This exercise asks for every line of the material that contains the word "typedef".

-- Opening Marker --

===== src/rtl/mcpwm_pkg.sv =====
package mcpwm_pkg;
  typedef logic [1:0] psc_t;
  typedef logic [1:0] relf_t;
  typedef enum logic {ALIGN_EDGE = 1'b0, ALIGN_CENTER = 1'b1} align_e;
endpackage


===== src/rtl/mcpwm_shadow.sv =====
module mcpwm_shadow
  import mcpwm_pkg::*;
#(
  parameter int CNT_W = 8,
  parameter int N_CH  = 3
) (
  input  logic                        clk_i,
  input  logic                        rst_ni,
  input  logic                        start_i,
  input  logic                        reload_i,
  input  logic                        ready_set_i,
  input  logic [CNT_W-1:0]            sh_period_i,
  input  logic [N_CH-1:0][CNT_W-1:0]  sh_cmp_i,
  input  psc_t                        sh_psc_i,
  output logic                        ready_o,
  output logic                        load_o,
  output logic [CNT_W-1:0]            period_o,
  output logic [N_CH-1:0][CNT_W-1:0]  cmp_o,
  output psc_t                        psc_o
);
  logic ready_q;

  assign load_o  = start_i | (reload_i & ready_q);
  assign ready_o = ready_q;

  always_ff @(posedge clk_i or negedge rst_ni) begin
    if (!rst_ni) begin
      ready_q  <= 1'b0;
      period_o <= '0;
      cmp_o    <= '0;
      psc_o    <= '0;
    end else begin
      if (ready_set_i)  ready_q <= 1'b1;
      else if (load_o)  ready_q <= 1'b0;
      if (load_o) begin
        period_o <= sh_period_i;
        cmp_o    <= sh_cmp_i;
        psc_o    <= sh_psc_i;
      end
    end
  end

  assert_ready_clear_R9: assert property (@(posedge clk_i) disable iff (!rst_ni)
    (load_o && !ready_set_i) |=> !ready_o);
  assert_active_hold_R6: assert property (@(posedge clk_i) disable iff (!rst_ni)
    !load_o |=> ($stable(psc_o) && $stable(period_o) && $stable(cmp_o)));
endmodule


===== src/rtl/mcpwm_timebase.sv =====
module mcpwm_timebase
  import mcpwm_pkg::*;
#(
  parameter int CNT_W = 8
) (
  input  logic             clk_i,
  input  logic             rst_ni,
  input  logic             run_i,
  input  align_e           align_i,
  input  logic [CNT_W-1:0] period_i,
  input  psc_t             psc_i,
  input  relf_t            relfreq_i,
  output logic             start_o,
  output logic             running_o,
  output logic [CNT_W-1:0] cnt_o,
  output logic             reload_o
);
  localparam int PRE_W = 3;

  logic             run_q, up_q, up_n, tick, wrap;
  logic [PRE_W-1:0] pre_q, pre_lim, rl_q, rl_lim;
  logic [CNT_W-1:0] cnt_q, nxt;

  assign start_o   = run_i & ~run_q;
  assign running_o = run_q;
  assign cnt_o     = cnt_q;
  assign pre_lim   = PRE_W'((4'd1 << psc_i) - 4'd1);
  assign rl_lim    = PRE_W'((4'd1 << relfreq_i) - 4'd1);
  assign tick      = run_q && (pre_q == pre_lim);
  assign reload_o  = tick && wrap && (rl_q >= rl_lim);

  always_comb begin
    nxt  = cnt_q;
    up_n = up_q;
    if (align_i == ALIGN_CENTER) begin
      if (up_q) begin
        if (cnt_q >= period_i) begin
          nxt  = (cnt_q == '0) ? '0 : cnt_q - 1'b1;
          up_n = (nxt == '0);
        end else begin
          nxt = cnt_q + 1'b1;
        end
      end else begin
        nxt  = cnt_q - 1'b1;
        up_n = (nxt == '0);
      end
      wrap = (nxt == '0) && ((cnt_q != '0) || (period_i == '0));
    end else begin
      wrap = (cnt_q >= period_i);
      nxt  = wrap ? '0 : cnt_q + 1'b1;
      up_n = 1'b1;
    end
  end

  always_ff @(posedge clk_i or negedge rst_ni) begin
    if (!rst_ni) begin
      run_q <= 1'b0;
      up_q  <= 1'b1;
      cnt_q <= '0;
      pre_q <= '0;
      rl_q  <= '0;
    end else begin
      run_q <= run_i;
      if (start_o) begin
        up_q  <= 1'b1;
        cnt_q <= '0;
        pre_q <= '0;
        rl_q  <= '0;
      end else if (run_q) begin
        pre_q <= tick ? '0 : pre_q + 1'b1;
        if (tick) begin
          cnt_q <= nxt;
          up_q  <= up_n;
          if (wrap) rl_q <= (rl_q >= rl_lim) ? '0 : rl_q + 1'b1;
        end
      end
    end
  end

  assert_cnt_range_R4: assert property (@(posedge clk_i) disable iff (!rst_ni)
    running_o |-> (cnt_o <= period_i));
  assert_restart_zero_R10: assert property (@(posedge clk_i) disable iff (!rst_ni)
    start_o |=> (cnt_o == '0));
  assert_hold_between_ticks_R6: assert property (@(posedge clk_i) disable iff (!rst_ni)
    (running_o && !tick && !start_o) |=> $stable(cnt_o));
endmodule


===== src/rtl/mcpwm_pair.sv =====
module mcpwm_pair #(
  parameter int CNT_W = 8
) (
  input  logic             running_i,
  input  logic [CNT_W-1:0] cnt_i,
  input  logic [CNT_W-1:0] cmp_i,
  input  logic             hi_off_i,
  input  logic             lo_off_i,
  output logic             h_o,
  output logic             l_o
);
  logic below;
  assign below = cnt_i < cmp_i;
  assign h_o   = (running_i &&  below) ? ~hi_off_i : hi_off_i;
  assign l_o   = (running_i && !below) ? ~lo_off_i : lo_off_i;
endmodule


===== src/rtl/mcpwm.sv =====
module mcpwm
  import mcpwm_pkg::*;
#(
  parameter int CNT_W = 8,
  parameter int N_CH  = 3
) (
  input  logic                        clk_i,
  input  logic                        rst_ni,
  input  logic                        mc_en_i,
  input  logic                        run_i,
  input  logic                        center_i,
  input  logic                        hi_off_i,
  input  logic                        lo_off_i,
  input  logic [1:0]                  relfreq_i,
  input  logic                        ready_set_i,
  input  logic [CNT_W-1:0]            period_i,
  input  logic [N_CH-1:0][CNT_W-1:0]  cmp_i,
  input  logic [1:0]                  psc_i,
  output logic                        ready_o,
  output logic                        pwm_oe_o,
  output logic [N_CH-1:0]             pwm_h_o,
  output logic [N_CH-1:0]             pwm_l_o
);
  logic                       start, reload, load, running;
  logic [CNT_W-1:0]           cnt, period_act;
  logic [N_CH-1:0][CNT_W-1:0] cmp_act;
  psc_t                       psc_act;
  logic                       oe_q;

  // pads stay high-impedance through reset
  always_ff @(posedge clk_i or negedge rst_ni) begin
    if (!rst_ni) oe_q <= 1'b0;
    else         oe_q <= mc_en_i;
  end
  assign pwm_oe_o = oe_q;

  mcpwm_shadow #(.CNT_W(CNT_W), .N_CH(N_CH)) u_shadow (
    .clk_i, .rst_ni,
    .start_i(start), .reload_i(reload), .ready_set_i,
    .sh_period_i(period_i), .sh_cmp_i(cmp_i), .sh_psc_i(psc_t'(psc_i)),
    .ready_o, .load_o(load),
    .period_o(period_act), .cmp_o(cmp_act), .psc_o(psc_act)
  );

  mcpwm_timebase #(.CNT_W(CNT_W)) u_timebase (
    .clk_i, .rst_ni, .run_i,
    .align_i(align_e'(center_i)), .period_i(period_act),
    .psc_i(psc_act), .relfreq_i(relf_t'(relfreq_i)),
    .start_o(start), .running_o(running), .cnt_o(cnt), .reload_o(reload)
  );

  for (genvar i = 0; i < N_CH; i++) begin : g_pair
    mcpwm_pair #(.CNT_W(CNT_W)) u_pair (
      .running_i(running), .cnt_i(cnt), .cmp_i(cmp_act[i]),
      .hi_off_i, .lo_off_i, .h_o(pwm_h_o[i]), .l_o(pwm_l_o[i])
    );
    assert_zero_duty_R7: assert property (@(posedge clk_i) disable iff (!rst_ni)
      (cmp_act[i] == '0) |-> (pwm_h_o[i] == hi_off_i));
    assert_full_duty_R7: assert property (@(posedge clk_i) disable iff (!rst_ni)
      (running && cmp_act[i] > period_act) |-> (pwm_h_o[i] != hi_off_i));
  end

  assert_idle_off_R3: assert property (@(posedge clk_i) disable iff (!rst_ni)
    !running |-> (pwm_h_o == {N_CH{hi_off_i}} && pwm_l_o == {N_CH{lo_off_i}}));
  assert_complement_R4: assert property (@(posedge clk_i) disable iff (!rst_ni)
    running |-> ((pwm_h_o ^ {N_CH{hi_off_i}}) == ~(pwm_l_o ^ {N_CH{lo_off_i}})));
  assert_disable_tristate_R2: assert property (@(posedge clk_i) disable iff (!rst_ni)
    !mc_en_i |=> !pwm_oe_o);
endmodule


===== config.mk =====
export PLATFORM = sky130hd
export DESIGN_NAME = mcpwm
export DESIGN_NICKNAME = d
export VERILOG_FILES = /design/src/rtl/mcpwm_pkg.sv /design/src/rtl/mcpwm_shadow.sv /design/src/rtl/mcpwm_timebase.sv /design/src/rtl/mcpwm_pair.sv /design/src/rtl/mcpwm.sv
export SDC_FILE = /design/constraint.sdc
export NUM_CORES = 1
export LEC_CHECK = 0
export BUFFER_PORTS_ARGS = -buffer_cell sky130_fd_sc_hd__buf_2
export CORE_MARGIN = 3
export CORE_UTILIZATION = 53
export DETAILED_ROUTE_END_ITERATION = 16
export GPL_TIMING_DRIVEN = 0
export PLACE_DENSITY_LB_ADDON = 0.3
export SLEW_MARGIN = 20
export SYNTH_ARGS = -nofsm -noshare
export SYNTH_HDL_FRONTEND = slang
export SYNTH_SLANG_ARGS = --single-unit

===== constraint.sdc =====
create_clock -name clk_i -period 3.3 [get_ports clk_i]
set_clock_uncertainty 0.1 [all_clocks]
set_input_delay 0.495 -clock clk_i [delete_from_list [all_inputs] [get_ports clk_i]]
set_output_delay 0.495 -clock clk_i [all_outputs]
set_load 0.02 [all_outputs]

After elaboration in Yosys (flattened, before gate mapping)
Index checks and enable logic that the tools add are counted.

Add/sub/neg operators: 6. Multiply operators: 0. Divide/modulo/power cells: 0. $lt $le $gt $ge: 5. Equal/unequal tests: 1. Shift-type cells: 2. Muxes and demuxes: 32. Bitwise operators: 6. Reduce and logical (&&, ||, !) cells: 26.

Operators with widths (count): $mux 8 (9); $logic_not 8->1 (5); $lt 8x8->1 (3); $mux 3 (8); $mux 1 (15); $logic_and 1x1->1 (10); $add 8x1->8 const B (1); $ge 8x8->1 (1); $reduce_bool 2->1 (4); $reduce_bool 8->1 (1); $sub 8x1->8 const B (1); $add 3x1->3 const B (2); $shl 1x2->3 const A (2); $sub 3x1->3 const B (2); $eq 3x3->1 (1); $ge 3x3->1 (1); $logic_not 1->1 (3); $not 1->1 (3); $reduce_and 3->1 (1); $and 1x1->1 (2); $reduce_and 2->1 (1); $logic_or 1x1->1 (1); $or 1x1->1 (1).

Bits in registers: 52. Bits in latches: 0. Bits in writable memories: 0. ROM bits: 0. Input bits: 44. Output and inout port bits: 8. Logic and storage cells: 90. Memories kept: 0.

Logic depth before layout (Yosys ltp)
Depth after elaboration: 14. Depth in mapped cells: 12. Depth with buffers taken out: 10.

By module
Synthesis repeated with hierarchy kept, for this count alone.

Cells, all modules: 373. Area, all modules: 3973.8 sq um.

Modules (own cells, without submodules): mcpwm_timebase (instances 1, cells each 215, area an instance 1788.0 sq um, sequential area each 401.6 sq um); mcpwm_shadow (instances 1, cells each 76, area an instance 1443.9 sq um, sequential area each 875.8 sq um); mcpwm_pair (instances 3, cells each 27, area an instance 239.0 sq um, sequential area each 0.0 sq um); mcpwm (instances 1, cells each 1, area an instance 25.0 sq um, sequential area each 25.0 sq um).

Worst setup path before layout
No wires, ideal clock.

Kind: register to register. Start point: reg u_timebase.cnt_q[0], in the netlist u_timebase.cnt_o[0]. End point: reg u_shadow.cmp_o[0] (netlist name). Setup time: 0.125 ns. Arrival time: 2.876 ns. Required time: 3.075 ns. Slack: 0.199 ns. Stages on the path, launching flop included: 12. Path buffers: 1. Clock period less this slack: 3.101 ns. Path through: dfrtp_1 -> inv_1 -> ha_1 -> nor2b_1 -> o211ai_4 -> a211oi_4 -> mux2_4 -> a22o_4 -> a31oi_4 -> o21ai_4 -> buf_12 -> mux2_4.

Word-level cells in the longest chain between the ends: 12. Elaborated cells on any way between the ends: 17. Classes of those cells: add/sub (2); order compare (1); mux (5); bitwise (2); reduce/logical (7).

RTL lines: start: declaration (line mcpwm_timebase.sv:22) `logic [CNT_W-1:0] cnt_q, nxt;`; start signal: assignment (line mcpwm_timebase.sv:72) `cnt_q <= nxt;`; $sub 8x1->8 / $logic_not 8->1 (equally long branches) (line mcpwm_timebase.sv:38, mcpwm_timebase.sv:44); $mux 8 (line mcpwm_timebase.sv:38) `nxt = (cnt_q == '0) ? '0 : cnt_q - 1'b1;`; $mux 8 (line mcpwm_timebase.sv:37) `if (cnt_q >= period_i) begin`; $mux 8 (line mcpwm_timebase.sv:36) `if (up_q) begin`; $mux 8 (line mcpwm_timebase.sv:35) `if (align_i == ALIGN_CENTER) begin`; $logic_not 8->1 (line mcpwm_timebase.sv:47) `wrap = (nxt == '0) && ((cnt_q != '0) || (period_i == '0));`; $logic_and 1x1->1 (line mcpwm_timebase.sv:47); $mux 1 (*) (line mcpwm_timebase.sv:35); $logic_and 1x1->1 (*) (2 in series) (line mcpwm_timebase.sv:30) `assign reload_o = tick && wrap && (rl_q >= rl_lim);`; $and 1x1->1 (*) (line mcpwm_shadow.sv:23) `assign load_o = start_i | (reload_i & ready_q);`; $or 1x1->1 (*) (line mcpwm_shadow.sv:23); end signal: assignment (line mcpwm_shadow.sv:37) `cmp_o <= sh_cmp_i;`; end: declaration (line mcpwm_shadow.sv:18) `output logic [N_CH-1:0][CNT_W-1:0] cmp_o,`.

Mark *: on every way between the ends. The rest lies on a longest branch, timed or not. The select of a mux whose other input is x is not followed. A chain may end at the register's enable or synchronous reset.

Worst setup path after layout
Same ends and word-level chain as after synthesis.

==> metrics <==
kind of end point of the critical path flip-flop; number of hold violations in the final report 0; most area-hungry cell type in the Yosys netlist sky130_fd_sc_hd__dfrtp_1; launching point of the worst reg2reg path u_timebase.cnt_o[0]; Lkg Pwr 2.39 nW; worst-margin pin slew 0.794 ns; clock period minus worst slack 3.26 ns; total gr overflow 0; number of max-cap violations 0; main combinational cell family by area after synthesis compound AO/OA/AOI/OAI gates; total number of vias 3,231; H-tree Lvls 2; Worst Slack Setup Final 0.0429 ns; Initial Utilization 55.4%; outcome finished, final reports clean; number of detailed-route iterations in the first pass 4; simple-gate portion of the synthesized area 13.4%; Std-Cell Core Area 7330 µm²; global-route total usage across every layer 21.9%; sequential share of the synthesized area 32.1%; synthesized-area fraction occupied by adder cells 11.7%; crit path max fanout 10; DP Worst Slack -0.195 ns; count of flip-flops with a built-in enable after synthesis 0; number of nets still failing antenna checks after routing 0; total inserted antenna cells 0; largest net degree at the start of global routing 53; Slew Limit Headroom 46.6%; # clock sinks 52; post-synthesis register bit count 52; Placer Congestion 0.948; distinct cell type count after synthesis between 60 and 70; Total Wirelength 9.41 mm; Clk Latency, worst-skew pair roughly 0.31 ns; number of DRC markers after the initial detailed-route iteration 137; average vias per placed instance 5.63; Routed WL per cell 16.4 µm; met3 layer usage reported by global route 3.38%; mux cell area share after synthesis 13.1%; initial antenna violation count 0; type of the setup path with the least slack reg2reg; Power Density 519 nW/µm²; warning count from the yosys run 0; dominant cells by area after synthesis sky130_fd_sc_hd__dfrtp_1, sky130_fd_sc_hd__ha_1, sky130_fd_sc_hd__mux2_4; share of layout cells above drive strength 1 approximately a third; via count of the first global-routing pass 3,306; synthesized instance count 403; non-filler cells, final 574; wire length of the first global-routing pass 15.4 mm; Fmax 0.307 GHz; leading cell type in the layout, fill and taps excluded sky130_fd_sc_hd__buf_2; compound-cell area share of the yosys netlist a little under a fifth; die height 93.5 µm; relative area change from synthesis to final layout 18.0%; classification of the worst-slack hold path in2async; dpl cells roughly 550; average size of a mapped cell 10.1 µm²; Clock transition at path regs 0.10 ns; clock root buffer sky130_fd_sc_hd__clkbuf_8; Register-to-Register Path Depth 12; Synth Flop Type sky130_fd_sc_hd__dfrtp_1; worst ir drop on vdd 0.283 mV; nets@finish 556; drc violations 0; die width 93.5 µm; fraction of synthesized cell area in xor and xnor cells 2.59%; Synth top area share roughly a third; met1 capacity usage during global routing 29.3%; Post-DP HPWL 6.79 mm; most utilized layer in the global route result met2; commonest cells after routing, fill and taps aside sky130_fd_sc_hd__buf_2, sky130_fd_sc_hd__inv_1, sky130_fd_sc_hd__dfrtp_1; Fillers 603; post-route fraction of the period consumed by the critical path 98.7%; number of I/O pins 52; number of nets produced by synthesis 485; number of buffers added on ports 49; number of slew-limit violations in the final report 0; Critical path origin u_timebase.cnt_o[0]; Data required, critical path 3.38 ns; total clock buffers created by CTS 5; Worst Path Arrival 3.34 ns; terminus of the critical flop-to-flop path u_shadow.cmp_o[0]; register-to-register setup slack about 0.043 ns; count of endpoints failing setup in the final report 0; Post-Synthesis Cell Area 4060 µm²; # rows 31; Die Outline Area 8750 µm²; CP startpoint kind flip-flop; TritonCTS clock tree built; ys async rst share 100%; number of buffers on the longest clock path 2; met2 usage in global routing 37.2%
worst max-delay path by stage:
stage	endpoint	depth (start not counted)
floorplan	u_shadow.cmp_o[0]	11
detailed placement	u_shadow.cmp_o[5]	11
global route	pwm_h_o[0]	10
CTS	pwm_l_o[2]	10
global placement	u_shadow.cmp_o[9]	11
finish	u_shadow.cmp_o[0]	12
synthesized netlist by cell type (all sizes together) (2+ instances only):
cell,count
inv,43
and4,2
mux2,37
a211oi,3
xnor2,7
a21oi,19
nand3,10
nor4b,3
nand4,2
and3,6
nor2b,8
nor3,7
nand2,23
nand2b,6
a311o,4
or4b,2
a2bb2oi,2
a21o,12
a22oi,3
nor2,22
clkbuf,3
o21a,3
o21ai,18
o221ai,2
a211o,6
a22o,4
buf,20
a32o,2
ha,38
dfrtp,51
xor2,5
nand3b,3
nor4,3
o32ai,2
o211ai,6
sequential cells by signal (all words and copies together), names as in the netlist:
name	cells
u_timebase.up_q	1
u_shadow.cmp_o	24
pwm_oe_o	1
u_timebase.rl_q	3
u_shadow.psc_o	2
u_timebase.pre_q	3
u_shadow.period_o	8
u_timebase.running_o	1
u_timebase.cnt_o	8
u_shadow.ready_o	1
repair_timing:
item / in CTS / in global routing
hold buffers: 0 / 0
setup buffers: 8 / 8
setup endpoints to repair: 40 / 39
pin swaps: 4 / 22
resized for setup: 10 / 21
cells by family (layout without fill, tap and decap cells):
kind of cell | count (synthesis) | after routing
AND/OR/NAND/NOR | 101 | 101
AO/OA/AOI/OAI | 97 | 97
buffers and inverters | 66 | 138
flip-flops | 52 | 52
adder cells (fa/ha/maj) | 38 | 38
multiplexers | 37 | 37
XOR/XNOR | 12 | 12
power breakdown:
part / internal, mW / switching, mW
clock network: 0.171 / 0.218
logic: 0.606 / 0.644
registers: 0.735 / 0.114
total: 1.51 / 0.976
critical path: stages, from the launching register on:
cell	delay, ns
sky130_fd_sc_hd__dfrtp_2	0.47
sky130_fd_sc_hd__inv_1	0.15
sky130_fd_sc_hd__ha_1	0.26
sky130_fd_sc_hd__nor2b_2	0.21
sky130_fd_sc_hd__o211ai_4	0.13
sky130_fd_sc_hd__a211oi_4	0.35
sky130_fd_sc_hd__mux2_4	0.34
sky130_fd_sc_hd__a22o_4	0.27
sky130_fd_sc_hd__a31oi_4	0.18
sky130_fd_sc_hd__o21ai_4	0.09
sky130_fd_sc_hd__buf_12	0.15
sky130_fd_sc_hd__buf_12	0.15
sky130_fd_sc_hd__mux2_4	0.30
routing by layer:
metal  vias to the layer above  wire length, µm
met5                         -                0
met4                         0              103
met3                        15              457
met2                        81             4700
met1                      1557             4150
li1                       1578                -
through the flow:
stage               area, µm²  utilization, %  power [mW]  hold WS (ns)  setup TNS, ns
detailed placement       4430            60.5        1.97         0.392          -5.72
finish                   4790            65.4        2.49         0.120              0
floorplan                4060               -        1.70        0.0994              0
global route             4790            65.4        2.68         0.169         -0.127
CTS                      4620            63.0        2.42         0.154         -0.102
global placement         4430            60.4        1.94         0.395          -4.99
cell type report:
type / instances / area (µm²) / share of cell area (%)
clock inverters: 1 / 7.51 / 0.157
inverters: 43 / 161 / 3.37
well taps: 99 / 124 / 2.58
repair buffers: 65 / 392 / 8.17
flip-flops and latches: 52 / 1310 / 27.4
multi-input cells: 285 / 2540 / 52.9
clock buffers: 7 / 86.3 / 1.80
plain buffers: 22 / 173 / 3.60
No activity file was read; power rests on OpenSTA's default activity.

-- Closing Marker --

▶ **Answer to the exercise**:
  typedef logic [1:0] psc_t;
  typedef logic [1:0] relf_t;
  typedef enum logic {ALIGN_EDGE = 1'b0, ALIGN_CENTER = 1'b1} align_e;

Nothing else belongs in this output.